Rapid screening of brain tissue with a high spatial resolution over large analysis areas using Agilent’s 670 and 620 FTIR imaging analysis

Significance of the Topic

Infrared imaging provides non-destructive, high-resolution chemical mapping of biological tissues, enabling detailed investigation of disease-related changes in molecular composition and structure. In Alzheimer’s research, correlating protein aggregates and lipid distribution with tissue morphology offers critical insights into neuronal degradation and pathology progression.
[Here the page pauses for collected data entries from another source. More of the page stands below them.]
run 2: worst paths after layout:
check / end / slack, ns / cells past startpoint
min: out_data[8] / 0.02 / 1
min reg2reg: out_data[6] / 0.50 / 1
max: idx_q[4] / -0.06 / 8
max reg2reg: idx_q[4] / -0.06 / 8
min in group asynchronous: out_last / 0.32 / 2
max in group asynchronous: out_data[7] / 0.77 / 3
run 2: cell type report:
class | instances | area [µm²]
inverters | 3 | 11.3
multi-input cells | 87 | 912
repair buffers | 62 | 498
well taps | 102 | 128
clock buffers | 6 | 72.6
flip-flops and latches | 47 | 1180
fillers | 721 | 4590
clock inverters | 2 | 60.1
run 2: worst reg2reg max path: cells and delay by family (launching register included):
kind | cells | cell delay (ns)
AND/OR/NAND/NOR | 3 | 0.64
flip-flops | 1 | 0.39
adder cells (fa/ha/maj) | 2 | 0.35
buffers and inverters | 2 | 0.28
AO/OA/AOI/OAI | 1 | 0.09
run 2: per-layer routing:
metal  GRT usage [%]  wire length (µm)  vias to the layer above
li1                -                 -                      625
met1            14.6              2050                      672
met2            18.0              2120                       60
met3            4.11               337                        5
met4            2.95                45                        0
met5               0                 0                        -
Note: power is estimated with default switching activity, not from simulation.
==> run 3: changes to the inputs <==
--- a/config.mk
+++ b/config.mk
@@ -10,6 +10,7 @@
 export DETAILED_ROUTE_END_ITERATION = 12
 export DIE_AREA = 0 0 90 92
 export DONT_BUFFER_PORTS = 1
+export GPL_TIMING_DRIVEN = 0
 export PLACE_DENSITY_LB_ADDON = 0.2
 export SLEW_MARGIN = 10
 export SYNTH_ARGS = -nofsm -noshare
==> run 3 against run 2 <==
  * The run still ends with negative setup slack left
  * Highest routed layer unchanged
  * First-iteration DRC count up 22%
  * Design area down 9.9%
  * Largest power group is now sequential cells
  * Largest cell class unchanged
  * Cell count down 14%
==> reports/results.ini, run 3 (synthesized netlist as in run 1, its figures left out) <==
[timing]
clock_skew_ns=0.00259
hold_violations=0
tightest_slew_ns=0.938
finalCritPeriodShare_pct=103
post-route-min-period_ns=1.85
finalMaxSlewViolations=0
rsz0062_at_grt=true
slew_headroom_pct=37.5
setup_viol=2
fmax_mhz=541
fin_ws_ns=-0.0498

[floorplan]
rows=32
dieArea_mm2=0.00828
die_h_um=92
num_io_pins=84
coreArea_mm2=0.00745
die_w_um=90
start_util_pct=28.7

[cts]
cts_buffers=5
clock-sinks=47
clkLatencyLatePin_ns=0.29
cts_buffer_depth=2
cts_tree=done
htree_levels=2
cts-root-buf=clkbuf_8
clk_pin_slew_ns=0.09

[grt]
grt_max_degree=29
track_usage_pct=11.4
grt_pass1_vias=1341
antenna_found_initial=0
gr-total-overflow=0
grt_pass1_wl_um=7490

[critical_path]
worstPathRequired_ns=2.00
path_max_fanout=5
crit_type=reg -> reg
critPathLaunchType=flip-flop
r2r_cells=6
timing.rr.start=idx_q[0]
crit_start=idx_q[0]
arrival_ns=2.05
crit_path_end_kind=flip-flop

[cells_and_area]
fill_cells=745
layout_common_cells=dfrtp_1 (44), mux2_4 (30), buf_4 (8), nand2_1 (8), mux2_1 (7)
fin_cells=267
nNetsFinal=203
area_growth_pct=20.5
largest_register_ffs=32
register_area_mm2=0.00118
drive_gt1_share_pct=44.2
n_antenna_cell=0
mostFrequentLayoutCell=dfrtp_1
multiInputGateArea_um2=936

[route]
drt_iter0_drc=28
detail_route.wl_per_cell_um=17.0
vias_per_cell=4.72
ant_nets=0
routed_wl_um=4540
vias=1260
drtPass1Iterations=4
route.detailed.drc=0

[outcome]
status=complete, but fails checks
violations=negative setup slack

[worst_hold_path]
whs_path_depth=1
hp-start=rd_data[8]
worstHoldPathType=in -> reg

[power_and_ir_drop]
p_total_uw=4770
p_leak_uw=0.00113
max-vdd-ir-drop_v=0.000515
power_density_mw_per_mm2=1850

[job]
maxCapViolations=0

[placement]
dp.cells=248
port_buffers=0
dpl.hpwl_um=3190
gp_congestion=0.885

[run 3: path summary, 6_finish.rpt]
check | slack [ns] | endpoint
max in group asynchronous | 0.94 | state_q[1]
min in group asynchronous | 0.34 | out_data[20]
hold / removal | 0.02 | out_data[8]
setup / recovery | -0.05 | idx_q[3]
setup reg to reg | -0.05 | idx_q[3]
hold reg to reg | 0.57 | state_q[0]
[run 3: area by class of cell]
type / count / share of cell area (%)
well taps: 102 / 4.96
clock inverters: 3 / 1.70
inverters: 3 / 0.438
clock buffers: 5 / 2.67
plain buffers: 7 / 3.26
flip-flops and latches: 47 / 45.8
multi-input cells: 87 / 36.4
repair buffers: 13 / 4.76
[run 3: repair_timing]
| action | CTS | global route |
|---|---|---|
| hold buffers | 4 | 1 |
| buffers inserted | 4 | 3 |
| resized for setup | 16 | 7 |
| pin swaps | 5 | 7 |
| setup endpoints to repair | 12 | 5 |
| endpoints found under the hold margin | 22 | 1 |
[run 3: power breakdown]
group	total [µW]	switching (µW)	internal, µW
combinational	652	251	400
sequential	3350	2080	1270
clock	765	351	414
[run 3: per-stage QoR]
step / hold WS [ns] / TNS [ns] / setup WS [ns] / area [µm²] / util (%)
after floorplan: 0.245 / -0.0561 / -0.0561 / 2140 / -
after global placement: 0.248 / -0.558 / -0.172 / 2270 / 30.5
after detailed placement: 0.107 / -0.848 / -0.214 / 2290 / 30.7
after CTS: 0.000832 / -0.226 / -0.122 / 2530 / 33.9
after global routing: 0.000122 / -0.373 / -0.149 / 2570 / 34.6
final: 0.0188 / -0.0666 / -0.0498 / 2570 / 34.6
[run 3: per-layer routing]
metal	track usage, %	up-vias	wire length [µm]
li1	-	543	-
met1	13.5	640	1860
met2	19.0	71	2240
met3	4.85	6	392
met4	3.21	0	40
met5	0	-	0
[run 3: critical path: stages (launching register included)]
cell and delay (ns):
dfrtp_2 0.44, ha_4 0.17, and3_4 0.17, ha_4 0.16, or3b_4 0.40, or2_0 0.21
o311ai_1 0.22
## src/rtl/trig_pkg.sv

```systemverilog
// rtl/trig_pkg.sv - shared types and defaults for the trigger scheduler
// Contents: FSM state encoding, channel index constants, default timing
// parameters and a channel-to-one-hot helper.
package trig_pkg;

  typedef enum logic [1:0] {
    ST_IDLE = 2'd0,
    ST_TRIG = 2'd1,
    ST_WAIT = 2'd2,
    ST_DONE = 2'd3
  } state_e;

  localparam logic CH0 = 1'b0;
  localparam logic CH1 = 1'b1;

  localparam int TRIG_CYC_DEF = 500;      // 10 us at 50 MHz
  localparam int UNIT_CYC_DEF = 2500000;  // 50 ms at 50 MHz
  localparam int CNT_W_DEF    = 26;

  function automatic logic [1:0] ch_onehot(input logic ch);
    return (ch == CH1) ? 2'b10 : 2'b01;
  endfunction

endpackage

```

## src/rtl/trig_sched_if.sv

```systemverilog
// rtl/trig_sched_if.sv - request/response bundle of the trigger scheduler
// master: drives req, code0, code1, abort; observes grant, trig, window, done, busy
// slave : the scheduler side of the same signals
interface trig_sched_if;
  logic [1:0] req;
  logic [3:0] code0;
  logic [3:0] code1;
  logic       abort;
  logic [1:0] grant;
  logic [1:0] trig;
  logic [1:0] window;
  logic [1:0] done;
  logic       busy;

  modport master (
    output req, code0, code1, abort,
    input  grant, trig, window, done, busy
  );

  modport slave (
    input  req, code0, code1, abort,
    output grant, trig, window, done, busy
  );
endinterface

```

## src/rtl/dwell_cnt.sv

```systemverilog
// rtl/dwell_cnt.sv - loadable down-counter timing each scheduler state
// Ports: clk, rst (async active-low), load_i/val_i (load value), en_i
// (decrement), zero_o (count reads zero). Never wraps below zero.
module dwell_cnt #(
  parameter int CNT_W = 26
) (
  input  logic             clk,
  input  logic             rst,
  input  logic             load_i,
  input  logic             en_i,
  input  logic [CNT_W-1:0] val_i,
  output logic             zero_o
);

  logic [CNT_W-1:0] cnt_q;

  always_ff @(posedge clk or negedge rst) begin
    if (!rst) begin
      cnt_q <= '0;
    end else if (load_i) begin
      cnt_q <= val_i;
    end else if (en_i && (cnt_q != '0)) begin
      cnt_q <= cnt_q - CNT_W'(1);
    end
  end

  assign zero_o = (cnt_q == '0);

endmodule

```

## src/rtl/trig_sched.sv

```systemverilog
// rtl/trig_sched.sv - two-channel trigger/listen-window scheduler
// Ports: clk, rst (async active-low), bus (trig_sched_if.slave):
// req/code0/code1/abort in; grant/trig/window/done/busy out (all registered).
module trig_sched
  import trig_pkg::*;
#(
  parameter int TRIG_CYC = TRIG_CYC_DEF,
  parameter int UNIT_CYC = UNIT_CYC_DEF,
  parameter int CNT_W    = CNT_W_DEF
) (
  input  logic         clk,
  input  logic         rst,
  trig_sched_if.slave  bus
);

  // The longest window (16 units) and the trigger pulse must fit the counter.
  if ((longint'(UNIT_CYC) * 16 > (longint'(1) << CNT_W)) ||
      (longint'(TRIG_CYC) > (longint'(1) << CNT_W)) ||
      (TRIG_CYC < 1) || (UNIT_CYC < 1)) begin : g_width_chk
    $error("trig_sched: CNT_W too small for TRIG_CYC/UNIT_CYC");
  end

  localparam logic [CNT_W-1:0] TRIG_LD = CNT_W'(TRIG_CYC - 1);
  localparam logic [CNT_W-1:0] UNIT_V  = CNT_W'(UNIT_CYC);

  state_e     state_q;
  logic [1:0] grant_q, trig_q, window_q, done_q;
  logic       busy_q;
  logic       last_q;   // last-served channel
  logic       chan_q;   // channel owning the current operation
  logic [3:0] code_q;

  logic             pick_d;
  logic             cnt_load, cnt_en, cnt_zero;
  logic [CNT_W-1:0] cnt_val;
  logic [CNT_W-1:0] win_len;

  // Tie goes to the channel that was not served last.
  always_comb begin
    pick_d = CH0;
    case (bus.req)
      2'b01:   pick_d = CH0;
      2'b10:   pick_d = CH1;
      default: pick_d = ~last_q;
    endcase
  end

  assign win_len = CNT_W'({1'b0, code_q} + 5'd1) * UNIT_V;

  // Counter holds (length-1) on state entry; the state exits when it reads zero.
  always_comb begin
    cnt_load = 1'b0;
    cnt_en   = 1'b0;
    cnt_val  = '0;
    case (state_q)
      ST_IDLE: if (|bus.req) begin
        cnt_load = 1'b1;
        cnt_val  = TRIG_LD;
      end
      ST_TRIG: if (bus.abort) begin
        cnt_load = 1'b1;
      end else if (cnt_zero) begin
        cnt_load = 1'b1;
        cnt_val  = win_len - CNT_W'(1);
      end else begin
        cnt_en = 1'b1;
      end
      ST_WAIT: if (bus.abort) cnt_load = 1'b1;
               else           cnt_en   = 1'b1;
      default: ;
    endcase
  end

  dwell_cnt #(.CNT_W(CNT_W)) u_dwell (
    .clk    (clk),
    .rst    (rst),
    .load_i (cnt_load),
    .en_i   (cnt_en),
    .val_i  (cnt_val),
    .zero_o (cnt_zero)
  );

  always_ff @(posedge clk or negedge rst) begin
    if (!rst) begin
      state_q  <= ST_IDLE;
      grant_q  <= '0;
      trig_q   <= '0;
      window_q <= '0;
      done_q   <= '0;
      busy_q   <= 1'b0;
      last_q   <= CH1;
      chan_q   <= CH0;
      code_q   <= '0;
    end else begin
      case (state_q)
        ST_IDLE: if (|bus.req) begin
          state_q <= ST_TRIG;
          chan_q  <= pick_d;
          grant_q <= ch_onehot(pick_d);
          trig_q  <= ch_onehot(pick_d);
          code_q  <= (pick_d == CH1) ? bus.code1 : bus.code0;
          busy_q  <= 1'b1;
        end
        ST_TRIG, ST_WAIT: if (bus.abort) begin
          // Abort beats a same-cycle completion: no done pulse.
          state_q  <= ST_IDLE;
          grant_q  <= '0;
          trig_q   <= '0;
          window_q <= '0;
          busy_q   <= 1'b0;
          last_q   <= chan_q;
        end else if (cnt_zero) begin
          if (state_q == ST_TRIG) begin
            state_q  <= ST_WAIT;
            trig_q   <= '0;
            window_q <= grant_q;
          end else begin
            state_q  <= ST_DONE;
            window_q <= '0;
            done_q   <= grant_q;
            last_q   <= chan_q;
          end
        end
        default: begin
          // DONE (with or without abort) always returns to IDLE.
          state_q <= ST_IDLE;
          grant_q <= '0;
          done_q  <= '0;
          busy_q  <= 1'b0;
          last_q  <= chan_q;
        end
      endcase
    end
  end

  assign bus.grant  = grant_q;
  assign bus.trig   = trig_q;
  assign bus.window = window_q;
  assign bus.done   = done_q;
  assign bus.busy   = busy_q;

endmodule

```

## src/flat_wrapper.sv

```systemverilog
// flat-port wrapper written by rule: the top's interface ports become plain ports
module trig_sched_flat import trig_pkg::*;
#(
  parameter int TRIG_CYC = TRIG_CYC_DEF,
  parameter int UNIT_CYC = UNIT_CYC_DEF,
  parameter int CNT_W    = CNT_W_DEF
)
  (clk, rst, bus_req, bus_code0, bus_code1, bus_abort, bus_grant, bus_trig, bus_window, bus_done, bus_busy);
  trig_sched_if bus_i ();
  input  logic clk;
  input  logic rst;
  input wire logic [$bits(bus_i.req)-1:0] bus_req;
  input wire logic [$bits(bus_i.code0)-1:0] bus_code0;
  input wire logic [$bits(bus_i.code1)-1:0] bus_code1;
  input wire logic [$bits(bus_i.abort)-1:0] bus_abort;
  output wire logic [$bits(bus_i.grant)-1:0] bus_grant;
  output wire logic [$bits(bus_i.trig)-1:0] bus_trig;
  output wire logic [$bits(bus_i.window)-1:0] bus_window;
  output wire logic [$bits(bus_i.done)-1:0] bus_done;
  output wire logic [$bits(bus_i.busy)-1:0] bus_busy;
  assign bus_i.req = bus_req;
  assign bus_i.code0 = bus_code0;
  assign bus_i.code1 = bus_code1;
  assign bus_i.abort = bus_abort;
  assign bus_grant = bus_i.grant;
  assign bus_trig = bus_i.trig;
  assign bus_window = bus_i.window;
  assign bus_done = bus_i.done;
  assign bus_busy = bus_i.busy;
  trig_sched #(.TRIG_CYC(TRIG_CYC), .UNIT_CYC(UNIT_CYC), .CNT_W(CNT_W)) u_core (.clk(clk), .rst(rst), .bus(bus_i));
endmodule
```

## config.mk

```make
export PLATFORM = sky130hd
export DESIGN_NAME = trig_sched_flat
export DESIGN_NICKNAME = d
export VERILOG_FILES = /design/src/rtl/trig_pkg.sv /design/src/rtl/trig_sched_if.sv /design/src/rtl/dwell_cnt.sv /design/src/rtl/trig_sched.sv /design/src/flat_wrapper.sv
export SDC_FILE = /design/constraint.sdc
export NUM_CORES = 1
export LEC_CHECK = 0
export ABC_CLOCK_PERIOD_IN_PS = 5600
export CORE_ASPECT_RATIO = 1.4
export CORE_MARGIN = 3
export CORE_UTILIZATION = 45
export DETAILED_ROUTE_END_ITERATION = 10
export GPL_TIMING_DRIVEN = 0
export PLACE_DENSITY = 0.7
export SLEW_MARGIN = 30
export SYNTH_ARGS = -nofsm -noshare
export SYNTH_HDL_FRONTEND = slang
export SYNTH_SLANG_ARGS = --single-unit
```

## constraint.sdc

```tcl
create_clock -name clk -period 5.6 [get_ports clk]
set_input_delay 1.68 -clock clk [delete_from_list [all_inputs] [get_ports clk]]
set_output_delay 1.68 -clock clk [all_outputs]
set_load 0.01 [all_outputs]
```

==> flow_results.org, run 1 <==
** Yosys
- The synthesized netlist devotes 22.3% of its cell area to compound gates.
- Main combinational cell family by area after synthesis :: compound AO/OA/AOI/OAI gates
- Summing the sequential cell areas from Yosys gives 25.7% of the chip area.
- After synthesis, the share of cell area in mux cells is 1.19%.
- Adder-cell area share of the yosys netlist :: 15.0%
- The synthesized netlist occupies a cell area of 4190 um^2.
- Counting flops with an async set or reset pin after synthesis yields a share of 100%.
- Area share of and/or/nand/nor cells after synthesis :: 22.1%
- Yosys mapped a number of flops with a built-in enable equal to 0.
- After synthesis the netlist holds a flip-flop and latch count of 43.
- Number of instances in the synthesized netlist :: 508
- During synthesis, Yosys emitted a total of 0 warnings.
- The synthesized netlist contains 69 unique library cells.
- Synthesized area per cell :: 8.25 um^2
- Xor/xnor share of the synthesized area :: 9.38%
- Among all flip-flop cells after synthesis, the most frequent one is sky130_fd_sc_hd__dfrtp_1.

** Worst hold path
- Startpoint of the worst hold path :: u_core.chan_q
- The worst hold path was traced through 2 stages.
- For hold timing, the worst endpoint is u_core.chan_q.
- In this run the worst hold path is classified as flip-flop to flip-flop.

** Critical path
- The startpoint identified for the worst register-to-register timing path is u_core.code_q[0].
- The worst setup path is captured at a flip-flop.
- In this design, the critical path's most frequently occurring cell is sky130_fd_sc_hd__ha_1.
- Measured in cells, the most critical reg-to-reg path has a length of 18.
- On the critical path, the stage with the largest delay is an instance of sky130_fd_sc_hd__ha_1.
- Startpoint type of the worst setup path :: flip-flop
- Data required, critical path :: 5810 ps
- In this run the register-to-register setup slack is 410 ps.
- In this run the critical register-to-register path is captured at u_core.u_dwell.cnt_q[19].
- Class of the most critical setup path :: flip-flop to flip-flop
- Traced cell by cell, the critical path runs through clkbuf_2 -> inv_1 -> ha_1 -> ha_1 -> ha_1 -> ha_1 -> inv_1 -> fa_1 -> nand2b_1 -> a21oi_1 -> xnor2_1 -> o2111ai_1 -> a2111oi_2 -> and4_1 -> o21ai_0 -> a21oi_1 -> nor2_1 -> a21oi_1.
- Data on the critical path arrives at its endpoint at 5400 ps.
- Highest net fanout along the worst path :: 8
- The largest single stage delay on the critical path is 600 ps.

** STA
- Number of max-slew violations in the final report :: 0
- Setup repair after global routing left no endpoint under its margin.
- Final Hold Vio Count :: 0
- At the pin with the least slew margin, the transition time is 847 ps.
- For the final database, setup skew stands at 8.10 ps.
- Final WS setup :: 413 ps
- Final cycle utilization of the critical path :: 92.6%
- For the finished layout, the period the worst path requires is 5190 ps.
- Static timing analysis puts the maximum clock frequency at 193 MHz.
- Setup TNS :: 0 ps
- Worst slew margin relative to its limit :: 42.8%
- Finish-stage setup viols :: 0

** CTS
- The H-tree was split into 2 levels.
- After clock tree synthesis, the clock-pin slew on the worst setup and hold paths is 60 ps.
- Post-CTS repair timing setup buffer count :: 0
- Cts bufs inserted :: 5
- Sinks on Clock Net :: 43
- No sink is reached through more buffers than the 2 on the longest clock path.
- TritonCTS clock tree :: yes
- The tree is rooted in a sky130_fd_sc_hd__clkbuf_16.
- The later pin in the worst-skew pair is clocked with a latency of 290 ps.

** Routing
- After detailed routing, the total wire length is 10,300 um.
- Detailed router's first-iteration violation count :: 284
- In this run the remaining antenna-violating nets after routing total 0.
- The final route contains 3,834 vias.
- Detailed-routing iteration count for the pre-antenna-repair pass :: 5
- Drt drc :: 0
- Avg WL per Cell :: 15.9 um
- Average via count per standard cell :: 5.94

** Die
- Measured along the x axis, the die boundary spans 87.6 um.
- Row count :: 41
- For this configuration, the core starts out at a cell density of 46.4%.
- Top-Level Pins :: 22
- Die Footprint :: 10,500 um^2
- From bottom edge to top edge, the die measures 120 um.
- CORE AREA :: 9030 um^2

** GRT
- Number of antenna violations at the first check in global routing :: 0
- Global routing finished with a remaining overflow of 0.
- Global routing consumed, over all layers together, 20.2% of the routing resources.
- Entering global routing, the biggest net connects 44 pins.
- Number of global-route vias before repair :: 3,726
- Wire length of the first global-routing pass :: 17,100 um

** Place
- Once placement completed, the tool counted placed cells totaling 637.
- At the end of routability-driven placement, the weighted congestion stood at 0.879.
- During placement, the flow inserted port buffers numbering 21.
- Worst slack at placement :: -47.4 ps
- The wire-length estimate of the detail-placed layout is 7920 um.

** Layout
- Proportion of layout cells with a drive suffix above 1 :: 6.51%
- Compared with the post-synthesis result, the final layout area differs by 12.3%.
- Number of nets in the final layout :: 597
- The finished layout holds 645 standard cells, fillers aside.
- Antenna fix cells :: 0

** Run status
- Run status :: finished, final reports clean

** Run
- Max-cap violations in this run came to 0.
## layout by cell type (no fill, tap or decap), types with 4 or more instances in the layout
master and count:
sky130_fd_sc_hd__dfrtp_1 42, sky130_fd_sc_hd__nand3_1 10, sky130_fd_sc_hd__o31ai_1 11, sky130_fd_sc_hd__a22o_1 6, sky130_fd_sc_hd__a21o_1 10, sky130_fd_sc_hd__clkbuf_1 12, sky130_fd_sc_hd__xor2_1 13, sky130_fd_sc_hd__fa_1 4
sky130_fd_sc_hd__ha_1 43, sky130_fd_sc_hd__mux2i_1 4, sky130_fd_sc_hd__nand2b_1 9, sky130_fd_sc_hd__xnor2_1 30, sky130_fd_sc_hd__a21oi_1 48, sky130_fd_sc_hd__clkbuf_16 5, sky130_fd_sc_hd__o22ai_1 10, sky130_fd_sc_hd__clkdlybuf4s50_1 20
sky130_fd_sc_hd__nand4_1 5, sky130_fd_sc_hd__o21ai_0 20, sky130_fd_sc_hd__nand2_1 38, sky130_fd_sc_hd__nor3_1 13, sky130_fd_sc_hd__a31oi_1 13, sky130_fd_sc_hd__and3_1 9, sky130_fd_sc_hd__nor2_1 42, sky130_fd_sc_hd__or2_2 7
sky130_fd_sc_hd__nor2b_1 5, sky130_fd_sc_hd__or3_1 7, sky130_fd_sc_hd__inv_1 31
## cells in the mapped netlist (3+ instances only)
| master | number | area (um^2) |
|---|---|---|
| sky130_fd_sc_hd__a31oi_1 | 13 | 81.3 |
| sky130_fd_sc_hd__a21oi_1 | 48 | 240 |
| sky130_fd_sc_hd__nand3_1 | 10 | 50.1 |
| sky130_fd_sc_hd__nor2b_1 | 5 | 31.3 |
| sky130_fd_sc_hd__o22ai_1 | 10 | 62.6 |
| sky130_fd_sc_hd__nand2b_1 | 9 | 56.3 |
| sky130_fd_sc_hd__o2111ai_1 | 3 | 26.3 |
| sky130_fd_sc_hd__o21ai_0 | 20 | 100 |
| sky130_fd_sc_hd__fa_1 | 4 | 80.1 |
| sky130_fd_sc_hd__and4_1 | 3 | 26.3 |
| sky130_fd_sc_hd__a21o_1 | 10 | 75.1 |
| sky130_fd_sc_hd__and3_1 | 9 | 56.3 |
| sky130_fd_sc_hd__nand4_1 | 5 | 31.3 |
| sky130_fd_sc_hd__or3_1 | 7 | 43.8 |
| sky130_fd_sc_hd__nand2_1 | 38 | 143 |
| sky130_fd_sc_hd__mux2i_1 | 5 | 50.1 |
| sky130_fd_sc_hd__inv_1 | 31 | 116 |
| sky130_fd_sc_hd__nor2_1 | 42 | 158 |
| sky130_fd_sc_hd__dfrtp_1 | 42 | 1050 |
| sky130_fd_sc_hd__a22o_1 | 6 | 52.6 |
| sky130_fd_sc_hd__nor3_1 | 13 | 65.1 |
| sky130_fd_sc_hd__and2_1 | 3 | 18.8 |
| sky130_fd_sc_hd__xor2_1 | 13 | 114 |
| sky130_fd_sc_hd__o31ai_1 | 11 | 82.6 |
| sky130_fd_sc_hd__or3_4 | 3 | 33.8 |
| sky130_fd_sc_hd__xnor2_1 | 30 | 263 |
| sky130_fd_sc_hd__or2_2 | 7 | 43.8 |
| sky130_fd_sc_hd__nor4_1 | 3 | 18.8 |
| sky130_fd_sc_hd__ha_1 | 43 | 538 |
| sky130_fd_sc_hd__clkbuf_1 | 13 | 48.8 |
## worst max-delay path by stage
| stage | from | end | slack (ps) |
|---|---|---|---|
| after floorplan | u_core.code_q[0] | u_core.u_dwell.cnt_q[19] | 1070 |
| after global placement | u_core.code_q[0] | u_core.u_dwell.cnt_q[19] | 50 |
| after detailed placement | u_core.code_q[0] | u_core.u_dwell.cnt_q[19] | -50 |
| after CTS | u_core.code_q[0] | u_core.u_dwell.cnt_q[19] | 150 |
| after global routing | u_core.code_q[0] | u_core.u_dwell.cnt_q[19] | 60 |
| final | u_core.code_q[0] | u_core.u_dwell.cnt_q[19] | 410 |
## registers in the layout, summed over array words and instances, names as in the netlist
register,cells
u_core.bus.busy,1
u_core.bus.grant,2
u_core.last_q,1
u_core.bus.window,2
u_core.bus.trig,2
u_core.chan_q,1
u_core.code_q,4
u_core.state_q,2
u_core.u_dwell.cnt_q,26
u_core.bus.done,2
## metrics by stage
stage	utilization [%]	instance area (um^2)	hold WS [ps]
after global placement	50.3	4540	463
after detailed placement	50.2	4540	478
after floorplan	-	4190	450
after CTS	52.1	4700	502
final	52.1	4710	498
after global routing	52.1	4710	523
## metal layers
layer  routed length [um]  track usage [%]  vias up
li1                     -                -     1902
met4                  367             9.02        0
met5                    0                0        -
met2                 5410             36.9      101
met1                 4190             23.1     1809
met3                  299             2.11       22
## area by class of cell
cell class	instances	area, um^2
fill	827	4320
multi-input combinational	419	2950
sequential	43	1080
timing repair buffer	21	208
clock buffer	7	153
tap	107	134
inverter	32	120
buffer	15	58.8
clock inverter	1	7.51
## critical path, delay by kind of cell (launching register included)
family | cells | cell delay (ps)
adder cells (fa/ha/maj) | 5 | 1750
AO/OA/AOI/OAI | 6 | 1520
buffers and inverters | 3 | 560
AND/OR/NAND/NOR | 3 | 540
flip-flops | 1 | 500
XOR/XNOR | 1 | 230
## kinds of logic after synthesis
kind of cell,count (synthesis)
compound gates,147
xor+xnor,44
fa+ha+maj,48
buf+inv,47
flops,43
mux,5
other cells,1
simple gates,173
## timing repair
item,in CTS,in global routing
gates resized for setup,1,2
hold buffers,0,0
setup endpoints to repair,1,6
Power of run 1 is left out: the tool's default activity adds up to more than one toggle a clock period on the data nets, which glitch-free logic cannot reach.
==> run 2, diff against run 1 <==
--- a/config.mk
+++ b/config.mk
@@ -11,8 +11,9 @@
 export CORE_UTILIZATION = 45
 export DETAILED_ROUTE_END_ITERATION = 10
 export GPL_TIMING_DRIVEN = 0
+export HOLD_SLACK_MARGIN = 0.1
 export PLACE_DENSITY = 0.7
-export SLEW_MARGIN = 30
+export SLEW_MARGIN = 25
 export SYNTH_ARGS = -nofsm -noshare
 export SYNTH_HDL_FRONTEND = slang
 export SYNTH_SLANG_ARGS = --single-unit
==> run 2 against run 1 <==
  * Cell area increased by 0.11%
  * Final cell count increased by 0.16%
  * Critical path depth decreased by 2
  * Sequential cell count unchanged
  * Non-clock buffer count increased by 1
  * Critical endpoint is now u_core.u_dwell.cnt_q[25]
  * Highest routed layer unchanged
Objectives and Study Overview

The primary goal was to evaluate the feasibility of rapid, large-area screening of a full mouse hippocampus section using Fourier-transform infrared (FTIR) imaging. Researchers sought to determine how chemical composition and protein secondary structure correlate with histological features such as amyloid plaques and neurofibrillary tangles, thereby advancing understanding of Alzheimer’s disease mechanisms.

Methodology and Instrumentation

Sample analysis combined an Agilent Cary 670 FTIR spectrometer with an Agilent Cary 620 FTIR microscope equipped with a 64×64 focal plane array (FPA) detector. Key parameters included:

• Spatial resolution: 5.5 µm pixel size
• Spectral resolution: 4 cm⁻¹
• Scan rate: 5 kHz
• Scans per pixel: 128 co-adds
• Imaging mode: Reflection mosaic (4×6 tiles)

Mosaic imaging extended the field of view to cover the 1.4 mm×2.2 mm hippocampus in a single experiment. Automated data acquisition and processing were performed with Agilent Resolutions Pro software, enabling unattended, high-throughput spectral collection over large areas.

Key Results and Discussion

In under 30 minutes, the system acquired approximately 100 000 spectra at cellular resolution. Multivariate visualization produced two- and three-dimensional chemical maps distinguishing white matter, gray matter, and neuronal structures. Spectral analysis in the CH stretching region (around 2730 cm⁻¹) revealed marked differences in CH₂ and CH₃ band intensities, indicating lipid enrichment in myelinated axons (white matter) versus protein-rich gray matter. Morphological features such as amyloid plaques and neurofibrillary tangles were chemically resolved, demonstrating the method’s ability to link biochemical composition with pathological hallmarks.

Benefits and Practical Applications

• Rapid, large-area imaging at cellular resolution accelerates screening workflows.
• Minimal sample preparation preserves native tissue chemistry.
• Non-destructive analysis retains samples for complementary assays.
• Detailed chemical maps support biomarker discovery and drug evaluation.

Future Trends and Potential Applications

Advancements may include integration with complementary imaging modalities (e.g., Raman, mass spectrometry imaging), development of enhanced FPA detectors for faster acquisition, and application of machine learning algorithms for automated feature recognition. Such innovations will expand throughput, sensitivity, and diagnostic capabilities in biomedical and clinical research.

Conclusion

Agilent’s FTIR imaging platform enables rapid, high-resolution chemical characterization of large biological samples, offering unique insights into Alzheimer’s pathology at the cellular level. This non-destructive approach fosters a deeper understanding of disease processes and supports the ongoing search for diagnostic markers and therapeutic targets.

References

Kuzyk A., Kastyak M., Agrawal V., Gallant M., Sivakumar G., Rak M., Del Bigio M., Mai S., Westaway D., Julian R., Gough K. M. (2010). Association between amyloid plaque, lipid, and creatine in hippocampus of TgCRND8 mouse model for Alzheimer disease. Journal of Biological Chemistry 285:31202–31207.